TASK DESCRIPTION - Range to reproduce from the entries below: the line with "row3 = end signal: assignment, sram6116_arbiter.sv:168", the line with "slew_headroom = 0.784", and every line in between. Give them exactly and give nothing else.

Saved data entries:
^^^^
==> config.mk <==
export PLATFORM = sky130hd
export DESIGN_NAME = sram6116_arbiter
export DESIGN_NICKNAME = d
export VERILOG_FILES = /design/src/rtl/sram_arb_pkg.sv /design/src/rtl/sram_arb_grant.sv /design/src/rtl/sram6116_arbiter.sv
export SDC_FILE = /design/constraint.sdc
export NUM_CORES = 1
export LEC_CHECK = 0
export BUFFER_PORTS_ARGS = -buffer_cell sky130_fd_sc_hd__buf_4
export CAP_MARGIN = 40
export CORE_MARGIN = 1
export CORE_UTILIZATION = 44
export CTS_BUF_LIST = sky130_fd_sc_hd__clkbuf_8
export CTS_CLUSTER_DIAMETER = 30
export DETAILED_ROUTE_END_ITERATION = 10
export HOLD_SLACK_MARGIN = 0.03
export PLACE_DENSITY_LB_ADDON = 0.1
export REMOVE_ABC_BUFFERS = 1
export SLEW_MARGIN = 20
export SYNTH_ARGS = -nofsm -noshare
export SYNTH_HDL_FRONTEND = slang
export SYNTH_HIERARCHICAL = 1
export SYNTH_SLANG_ARGS = --single-unit
==> constraint.sdc <==
create_clock -name clk -period 1.7 [get_ports clk]
set_input_delay 0.17 -clock clk [delete_from_list [all_inputs] [get_ports clk]]
set_output_delay 0.17 -clock clk [all_outputs]
set_load 0.02 [all_outputs]
==> src/rtl/sram_arb_pkg.sv <==
// sram_arb_pkg
//   Shared definitions for the 6116 SRAM sequencer/arbiter:
//   - ADDR_W / DATA_W : SRAM address and data widths (2K x 8)
//   - CNT_W           : width of the pulse-width down-counter
//   - ST_*            : state encodings, wrapped by state_e
//   - strobe_t        : registered SRAM pin strobes
//   - strobes_for()   : pin levels that belong to each state
package sram_arb_pkg;

    localparam int ADDR_W = 11;
    localparam int DATA_W = 8;
    localparam int CNT_W  = 4;

    localparam logic [2:0] ST_IDLE     = 3'd0;
    localparam logic [2:0] ST_RD       = 3'd1;
    localparam logic [2:0] ST_WR_SETUP = 3'd2;
    localparam logic [2:0] ST_WR_PULSE = 3'd3;
    localparam logic [2:0] ST_WR_HOLD  = 3'd4;

    typedef enum logic [2:0] {
        S_IDLE     = ST_IDLE,
        S_RD       = ST_RD,
        S_WR_SETUP = ST_WR_SETUP,
        S_WR_PULSE = ST_WR_PULSE,
        S_WR_HOLD  = ST_WR_HOLD
    } state_e;

    typedef struct packed {
        logic csb;
        logic web;
        logic oeb;
        logic dq_oe;
    } strobe_t;

    // Pin levels are a pure function of the state being entered, so the
    // strobes can be registered alongside the state and never glitch.
    // OEb is only ever low in S_RD, where the pad driver is off.
    function automatic strobe_t strobes_for(input state_e st);
        strobe_t s;
        s = '{csb: 1'b1, web: 1'b1, oeb: 1'b1, dq_oe: 1'b0};
        case (st)
            S_RD:       s = '{csb: 1'b0, web: 1'b1, oeb: 1'b0, dq_oe: 1'b0};
            S_WR_SETUP: s = '{csb: 1'b0, web: 1'b1, oeb: 1'b1, dq_oe: 1'b1};
            S_WR_PULSE: s = '{csb: 1'b0, web: 1'b0, oeb: 1'b1, dq_oe: 1'b1};
            S_WR_HOLD:  s = '{csb: 1'b0, web: 1'b1, oeb: 1'b1, dq_oe: 1'b1};
            default:    s = '{csb: 1'b1, web: 1'b1, oeb: 1'b1, dq_oe: 1'b0};
        endcase
        return s;
    endfunction

endpackage

==> src/rtl/sram_arb_grant.sv <==
// sram_arb_grant
//   Combinational winner select between port A and port B.
//   Ports:
//     a_req, b_req   : pending requests
//     a_ack, b_ack   : registered acks; a port acked this cycle is masked
//                      because its req is still high until it sees the ack
//     ptr_b          : (RR_ARB_EN only) 1 = B has priority on contention
//     grant_valid    : some eligible port is requesting
//     grant_b        : 1 = B wins, 0 = A wins (valid with grant_valid)
//   Build option: RR_ARB_EN selects round-robin; otherwise A has fixed priority.
module sram_arb_grant (
    input  logic a_req,
    input  logic b_req,
    input  logic a_ack,
    input  logic b_ack,
`ifdef RR_ARB_EN
    input  logic ptr_b,
`endif
    output logic grant_valid,
    output logic grant_b
);

    logic a_elig;
    logic b_elig;

    always_comb begin
        a_elig      = a_req & ~a_ack;
        b_elig      = b_req & ~b_ack;
        grant_valid = a_elig | b_elig;
`ifdef RR_ARB_EN
        grant_b     = b_elig & (~a_elig | ptr_b);
`else
        grant_b     = b_elig & ~a_elig;
`endif
    end

endmodule

==> src/rtl/sram6116_arbiter.sv <==
// sram6116_arbiter
//   Two-port arbiter and cycle sequencer for a 6116-type 2K x 8 async SRAM.
//   Parameters:
//     RD_WAIT  : cycles CSb/OEb are low per read (1..15)
//     WR_PULSE : cycles WEb is low per write (1..15)
//   Ports:
//     clk, rst                 : clock; asynchronous active-high reset
//     a_* / b_*                : requester ports (req/we/addr/wdata in,
//                                ack pulse and held rdata out)
//     busy                     : transaction in progress
//     sram_csb/web/oeb, sram_a : registered SRAM pins
//     sram_dq_o, sram_dq_oe    : write data and drive enable to pad buffer
//     sram_dq_i                : read data from pad buffer
//   Build option: RR_ARB_EN enables round-robin arbitration (see sram_arb_grant).
import sram_arb_pkg::*;

module sram6116_arbiter #(
    parameter int RD_WAIT  = 2,
    parameter int WR_PULSE = 2
) (
    input  logic              clk,
    input  logic              rst,
    input  logic              a_req,
    input  logic              a_we,
    input  logic [ADDR_W-1:0] a_addr,
    input  logic [DATA_W-1:0] a_wdata,
    output logic              a_ack,
    output logic [DATA_W-1:0] a_rdata,
    input  logic              b_req,
    input  logic              b_we,
    input  logic [ADDR_W-1:0] b_addr,
    input  logic [DATA_W-1:0] b_wdata,
    output logic              b_ack,
    output logic [DATA_W-1:0] b_rdata,
    output logic              busy,
    output logic              sram_csb,
    output logic              sram_web,
    output logic              sram_oeb,
    output logic [ADDR_W-1:0] sram_a,
    output logic [DATA_W-1:0] sram_dq_o,
    output logic              sram_dq_oe,
    input  logic [DATA_W-1:0] sram_dq_i
);

    localparam logic [CNT_W-1:0] RD_CNT_INIT = CNT_W'(RD_WAIT - 1);
    localparam logic [CNT_W-1:0] WR_CNT_INIT = CNT_W'(WR_PULSE - 1);

    state_e            state_q, state_d;
    logic [CNT_W-1:0]  cnt_q, cnt_d;
    logic              sel_b_q, sel_b_d;
    strobe_t           strb_q, strb_d;
    logic [ADDR_W-1:0] addr_q, addr_d;
    logic [DATA_W-1:0] dq_o_q, dq_o_d;
    logic              a_ack_q, a_ack_d;
    logic              b_ack_q, b_ack_d;
    logic [DATA_W-1:0] a_rdata_q, a_rdata_d;
    logic [DATA_W-1:0] b_rdata_q, b_rdata_d;
    logic              grant_valid;
    logic              grant_b;
`ifdef RR_ARB_EN
    logic              ptr_b_q, ptr_b_d;
`endif

    sram_arb_grant u_grant (
        .a_req       (a_req),
        .b_req       (b_req),
        .a_ack       (a_ack_q),
        .b_ack       (b_ack_q),
`ifdef RR_ARB_EN
        .ptr_b       (ptr_b_q),
`endif
        .grant_valid (grant_valid),
        .grant_b     (grant_b)
    );

    always_comb begin
        state_d   = state_q;
        cnt_d     = cnt_q;
        sel_b_d   = sel_b_q;
        addr_d    = addr_q;
        dq_o_d    = dq_o_q;
        a_ack_d   = 1'b0;
        b_ack_d   = 1'b0;
        a_rdata_d = a_rdata_q;
        b_rdata_d = b_rdata_q;
`ifdef RR_ARB_EN
        ptr_b_d   = ptr_b_q;
`endif
        case (state_q)
            S_IDLE: begin
                if (grant_valid) begin
                    // Address and write data are latched only here, so they
                    // stay constant for the whole SRAM cycle.
                    sel_b_d = grant_b;
                    addr_d  = grant_b ? b_addr  : a_addr;
                    dq_o_d  = grant_b ? b_wdata : a_wdata;
`ifdef RR_ARB_EN
                    // Priority passes to the port that was not just granted.
                    ptr_b_d = ~grant_b;
`endif
                    if (grant_b ? b_we : a_we) begin
                        state_d = S_WR_SETUP;
                    end else begin
                        state_d = S_RD;
                        cnt_d   = RD_CNT_INIT;
                    end
                end
            end
            S_RD: begin
                if (cnt_q == '0) begin
                    if (sel_b_q) begin
                        b_rdata_d = sram_dq_i;
                        b_ack_d   = 1'b1;
                    end else begin
                        a_rdata_d = sram_dq_i;
                        a_ack_d   = 1'b1;
                    end
                    state_d = S_IDLE;
                end else begin
                    cnt_d = cnt_q - CNT_W'(1);
                end
            end
            S_WR_SETUP: begin
                state_d = S_WR_PULSE;
                cnt_d   = WR_CNT_INIT;
            end
            S_WR_PULSE: begin
                if (cnt_q == '0) begin
                    state_d = S_WR_HOLD;
                end else begin
                    cnt_d = cnt_q - CNT_W'(1);
                end
            end
            S_WR_HOLD: begin
                a_ack_d = ~sel_b_q;
                b_ack_d = sel_b_q;
                state_d = S_IDLE;
            end
            default: state_d = S_IDLE;
        endcase
        strb_d = strobes_for(state_d);
    end

    always_ff @(posedge clk or posedge rst) begin
        if (rst) begin
            state_q   <= S_IDLE;
            cnt_q     <= '0;
            sel_b_q   <= 1'b0;
            strb_q    <= '{csb: 1'b1, web: 1'b1, oeb: 1'b1, dq_oe: 1'b0};
            addr_q    <= '0;
            dq_o_q    <= '0;
            a_ack_q   <= 1'b0;
            b_ack_q   <= 1'b0;
            a_rdata_q <= '0;
            b_rdata_q <= '0;
`ifdef RR_ARB_EN
            ptr_b_q   <= 1'b0;
`endif
        end else begin
            state_q   <= state_d;
            cnt_q     <= cnt_d;
            sel_b_q   <= sel_b_d;
            strb_q    <= strb_d;
            addr_q    <= addr_d;
            dq_o_q    <= dq_o_d;
            a_ack_q   <= a_ack_d;
            b_ack_q   <= b_ack_d;
            a_rdata_q <= a_rdata_d;
            b_rdata_q <= b_rdata_d;
`ifdef RR_ARB_EN
            ptr_b_q   <= ptr_b_d;
`endif
        end
    end

    assign a_ack      = a_ack_q;
    assign b_ack      = b_ack_q;
    assign a_rdata    = a_rdata_q;
    assign b_rdata    = b_rdata_q;
    assign busy       = (state_q != S_IDLE);
    assign sram_csb   = strb_q.csb;
    assign sram_web   = strb_q.web;
    assign sram_oeb   = strb_q.oeb;
    assign sram_dq_oe = strb_q.dq_oe;
    assign sram_a     = addr_q;
    assign sram_dq_o  = dq_o_q;

endmodule

; Word-level counts from Yosys, hierarchy flattened
; Index checks and enable logic that the tools add are counted.
[op_classes]
n_addsub = 1
n_mul = 0
div = 0
n_lt_le_gt_ge = 0
n_eq_ne = 11
n_shift = 0
n_mux = 19
n_bitwise = 8
n_reduce_logical = 10
[ops]
columns = cell, count
row1 = $pmux W4 S3, 2
row2 = $eq A3 B2 Y1 const B, 4
row3 = $mux W4, 3
row4 = $pmux W3 S4, 1
row5 = $mux W11, 1
row6 = $mux W3, 3
row7 = $mux W8, 1
row8 = $eq A3 B1 Y1 const B, 2
row9 = $eq A3 B3 Y1 const B, 2
row10 = $ne A2 B2 Y1 const B, 3
row11 = $reduce_and A3 Y1, 2
row12 = $reduce_bool A3 Y1, 2
row13 = $mux W1, 5
row14 = $logic_not A4 Y1, 1
row15 = $not A1 Y1, 4
row16 = $pmux W1 S2, 2
row17 = $reduce_and A4 Y1, 1
row18 = $reduce_or A2 Y1, 2
row19 = $sub A4 B1 Y4 const B, 1
row20 = $and A1 B1 Y1, 3
row21 = $logic_not A3 Y1, 1
row22 = $mux W2, 1
row23 = $reduce_and A2 Y1, 1
row24 = $or A1 B1 Y1, 1
[word_totals]
register_bits = 49
latch_bits = 0
ramBits = 0
romBits = 0
wordCells = 62
memories = 0

; Logic depth before layout (Yosys ltp)
[depth]
ltp_word = 11
depth_mapped = 7

; Modules after synthesis
; Netlist, hierarchy kept.
[modules_own_cells]
columns = mod, instances, cells_per_inst, area_per_inst_um2
row1 = sram6116_arbiter, 1, 185, 2177.1
row2 = sram_arb_grant, 1, 5, 38.8

; Worst setup path after synthesis
; Ideal clock, no wire load.
[synth_timing]
kind = register to register
startpoint = register b_ack_q (netlist: b_ack)
endpoint = register cnt_q[3]
t_arrival_ps = 1781
required_time_ps = 1581
setup_slack_ps = -200
path_stages_with_launch = 8
synth_period_minus_slack_ps = 1900
path_cell_list = dfrtp_1 > nand2b_4 > a21oi_2 > clkbuf_1 > mux2i_1 > a21boi_1 > o31a_2 > o21a_1
[synth_via]
elab_chain_cells = 6
word_cells_on_any_way = 8
cone_classes = eq/ne (2) / mux (1) / bitwise (4) / reduce/logical (1)
[synth_lines]
columns = item, line
row1 = start: declaration, sram6116_arbiter.sv:55  ; logic b_ack_q, b_ack_d;
row2 = start signal: assignment, sram6116_arbiter.sv:167  ; b_ack_q <= b_ack_d;
row3 = $not A1 Y1, sram_arb_grant.sv:28  ; b_elig = b_req & ~b_ack;
row4 = $and A1 B1 Y1, sram_arb_grant.sv:28
row5 = $and A1 B1 Y1, sram_arb_grant.sv:33  ; grant_b = b_elig & ~a_elig;
row6 = net grant_b, sram6116_arbiter.sv:59  ; logic grant_b;
row7 = $mux W1, sram6116_arbiter.sv:101  ; if (grant_b ? b_we : a_we) begin
row8 = $ne A2 B2 Y1 (no line), n/a
row9 = $reduce_and A4 Y1 (no line), n/a
row10 = end signal: assignment, sram6116_arbiter.sv:161  ; cnt_q <= cnt_d;
row11 = end: declaration, sram6116_arbiter.sv:49  ; logic [CNT_W-1:0] cnt_q, cnt_d;
; The timed path passes the listed nets, and every way through them passes these cells.
; A chain may end at the register's enable or synchronous reset.

; Worst setup path in the final report
[layout_timing]
startpoint = register cnt_q[1]
endpoint = register a_rdata_q[7] (netlist: a_rdata[7])
[layout_via]
elab_chain_cells = 2
[layout_lines]
columns = item, line
row1 = $logic_not A4 Y1, sram6116_arbiter.sv:110  ; if (cnt_q == '0) begin
row2 = $reduce_and A3 Y1 (no line), n/a
row3 = end signal: assignment, sram6116_arbiter.sv:168  ; a_rdata_q <= a_rdata_d;
row4 = end: declaration, sram6116_arbiter.sv:56  ; logic [DATA_W-1:0] a_rdata_q, a_rdata_d;
; No other way between the ends.

==> results.cfg <==
[floorplanning]
die_area_sq_um = 5320
rows = 25
io_pins = 94
start_util = 0.463
die_h_um = 73.0
design.core.area_sq_um = 4790
die_width_um = 73.0

[drt]
vias = 1802
drt-pass1-iter-count = 4
drc = 0
vias_per_cell = 4.88
initialDrtViolationCount = 75
wl_per_cell_um = 13.3
ant_nets = 0
wl_mm = 4.89

[sta]
setup_viol = 8
period_needed_ns = 1.72
rsz0062_at_grt = true
finalClockSkew_ns = 0.00581
tns_ns = -0.0716
fmax_mhz = 583
hold_viol_final = 0
drv_slew = 0
slew_headroom = 0.784
worst_pin_slew_ns = 0.322
setup_ws_ns = -0.0159
finalCritPeriodShare = 1.01

[final_layout]
regArea_sq_um = 1230
fillCellCount = 374
layout.cells.non_filler = 369
utilization = 0.695
synthToLayoutAreaGrowth_pct = 50.2
layout-drive-gt1-share = 0.530
diodes = 0
multi_input_area_sq_um = 976
nNetsFinal = 355

[synthesis]
async_reset_ff_frac = 1.00
ys_warn_count = 6
yosysMostFrequentCell = dfrtp_1
synth_ff_type = dfrtp_1
netlist_instances = 190
synth_edf_count = 0
synth_common_cells = 46 x dfrtp_1, 26 x nor2_1, 23 x a21oi_1
synth_area_leaders = dfrtp_1 52%, mux2i_1 9.9%, mux2_2 8.6%
ys_seq_area_frac = 0.555
yosysTopAreaCellShare = 0.519
netlist_area_sq_um = 2220
synth_seq_cells = 49
yosys.area.top_type = dfrtp_1
avgSynthCellArea_sq_um = 11.7
post_synth_num_cell_types = 37

[grt]
grt_first_pass_wirelength_mm = 7.95
grt_usage = 0.198
grt_pass1_vias = 1860
grt_max_degree = 50
overflow = 0
antenna_found_initial = 0

[pwr]
p_per_area_nw_per_um2 = 1810
pwr-share-clk = 0.139
power_w = 0.00604
switching_share = 0.368
p_sw_w = 0.00222
p_int_w = 0.00382
power_leakage_nw = 1.62
comb_power_share = 0.520
pwr-share-seq = 0.341
vdd_ir_drop_max_uv = 1020

[setup_path]
rr_worst_depth = 7
crit_required_ns = 1.88
startpoint_type = flop
cp_max_fo = 8
r2r_slack_ns = -0.02
worstSetupEndpoint = a_rdata[7]$_DFFE_PP0P_
r2r-end = a_rdata[7]$_DFFE_PP0P_
arrival_ns = 1.90
startpoint = cnt_q[1]$_DFFE_PP0P_
setup.worst_path.end_class = flop
crit-reg2reg-launch = cnt_q[1]$_DFFE_PP0P_
criticalPathCategory = flop to flop

[cts]
clockBufferDepth = 2
clkTransAtPathRegs_ns = 0.09
numCtsBuffers = 5
tritoncts = yes
worstSkewPairLatency_ns = 0.29
cts_sinks = 49
htree_levels = 2
cts-root-buf = clkbuf_8

[place]
place_ws_ns = -0.0344
gp_congestion = 0.750
port_buffers = 93
placed_cells = 356
hpwl_mm = 3.52

[worst_hold_path]
hold_path_class = primary input to flop

[run]
maxCapViolations = 0

[status]
status = finished with violations
violations = negative setup slack
-- how the worst min path moves through the flow --
stage / slack [ns] / cells past startpoint / end / startpoint
global route: 0.11 / 2 / b_rdata[7]$_DFFE_PP0P_ / sram_dq_i[7]
CTS: 0.10 / 2 / b_rdata[1]$_DFFE_PP0P_ / sram_dq_i[1]
floorplan: 0.32 / 1 / b_rdata[0]$_DFFE_PP0P_ / sram_dq_i[0]
detailed placement: 0.24 / 3 / cnt_q[0]$_DFFE_PP0P_ / rst
finish: 0.11 / 2 / b_rdata[1]$_DFFE_PP0P_ / sram_dq_i[1]
global placement: 0.24 / 3 / sram_dq_o[5]$_DFFE_PP0P_ / rst
-- cell usage in the layout (no fill, tap or decap), types with 2 or more instances in the layout --
cell type  count
a21o_2         2
a21oi_1       23
buf_12         3
buf_4        110
clkbuf_8       6
dfrtp_1       46
dfstp_2        3
ha_1           2
inv_1          5
inv_2          3
mux2_2         9
mux2_4         8
mux2i_1       21
nand2_1        4
nor2_1        25
or3_1          3
-- registers in the layout, summed over array words and instances, names as in the netlist, 3 cells and up --
name and flops:
sram_a 11, a_rdata 8, b_rdata 8, sram_dq_o 8
cnt_q 4, state_q 3
-- kinds of logic (layout without fill, tap and decap cells) --
| logic type | Yosys count | in the layout | share of synthesized area |
|---|---|---|---|
| AO/OA/AOI/OAI | 36 | 36 | 0.100 |
| flip-flops | 49 | 49 | 0.555 |
| adder cells (fa/ha/maj) | 2 | 2 | 0.0113 |
| multiplexers | 39 | 39 | 0.186 |
| buffers and inverters | 17 | 129 | 0.0344 |
| AND/OR/NAND/NOR | 47 | 47 | 0.113 |
-- critical path: stages, from the launching register on --
cell and delay, ns:
dfrtp_1 0.40, inv_2 0.06, ha_1 0.13, nor3b_4 0.18, and3_4 0.22, and2b_1 0.17, buf_12 0.15, mux2_4 0.30
-- power groups by stage --
stage	sequential, W	combinational (W)	clock [W]
2_1_floorplan	0.00265	0.00108	0
3_3_place_gp	0.00206	0.00292	0
3_5_place_dp	0.00207	0.00298	0
4_1_cts	0.00206	0.00305	0.000864
5_1_grt	0.00213	0.00339	0.000896
6_report	0.00206	0.00314	0.000837
-- routing by layer --
layer | vias up | GRT usage | part of all wire | wire length [um]
met2 | 52 | 0.357 | 0.52 | 2560
met3 | 2 | 0.0525 | 0.055 | 268
met5 | - | 0 | 0 | 0
met4 | 0 | 0.0654 | 0.0067 | 33
met1 | 872 | 0.228 | 0.42 | 2030
li1 | 876 | - | - | -
-- per-stage QoR --
step | cell area, sq um | hold slack [ns]
after floorplan | 2170 | 0.321
after global placement | 3110 | 0.239
after detailed placement | 3110 | 0.241
after CTS | 3270 | 0.102
after global routing | 3330 | 0.105
final | 3330 | 0.112
-- cell type report --
class,instances,share of cell area
Clock buffer,6,0.0248
Clock inverter,2,0.0102
Inverter,7,0.00789
Multi-Input combinational cell,124,0.293
Sequential cell,49,0.370
Tap cell,67,0.0252
Timing Repair Buffer,114,0.269
-- timing repair --
| item | CTS | global route |
|---|---|---|
| endpoints found under the hold margin | 46 | 0 |
| endpoints found under the setup margin | 9 | 20 |
| setup buffers | 3 | 1 |
| pin swaps | 2 | 4 |
| cloned | 0 | 0 |
| hold buffers | 1 | 0 |
| resized for setup | 5 | 12 |
Note: power is estimated with default switching activity, not from simulation.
^^^^
EXERCISE ANSWER -
row3 = end signal: assignment, sram6116_arbiter.sv:168  ; a_rdata_q <= a_rdata_d;
row4 = end: declaration, sram6116_arbiter.sv:56  ; logic [DATA_W-1:0] a_rdata_q, a_rdata_d;
; No other way between the ends.

==> results.cfg <==
[floorplanning]
die_area_sq_um = 5320
rows = 25
io_pins = 94
start_util = 0.463
die_h_um = 73.0
design.core.area_sq_um = 4790
die_width_um = 73.0

[drt]
vias = 1802
drt-pass1-iter-count = 4
drc = 0
vias_per_cell = 4.88
initialDrtViolationCount = 75
wl_per_cell_um = 13.3
ant_nets = 0
wl_mm = 4.89

[sta]
setup_viol = 8
period_needed_ns = 1.72
rsz0062_at_grt = true
finalClockSkew_ns = 0.00581
tns_ns = -0.0716
fmax_mhz = 583
hold_viol_final = 0
drv_slew = 0
slew_headroom = 0.784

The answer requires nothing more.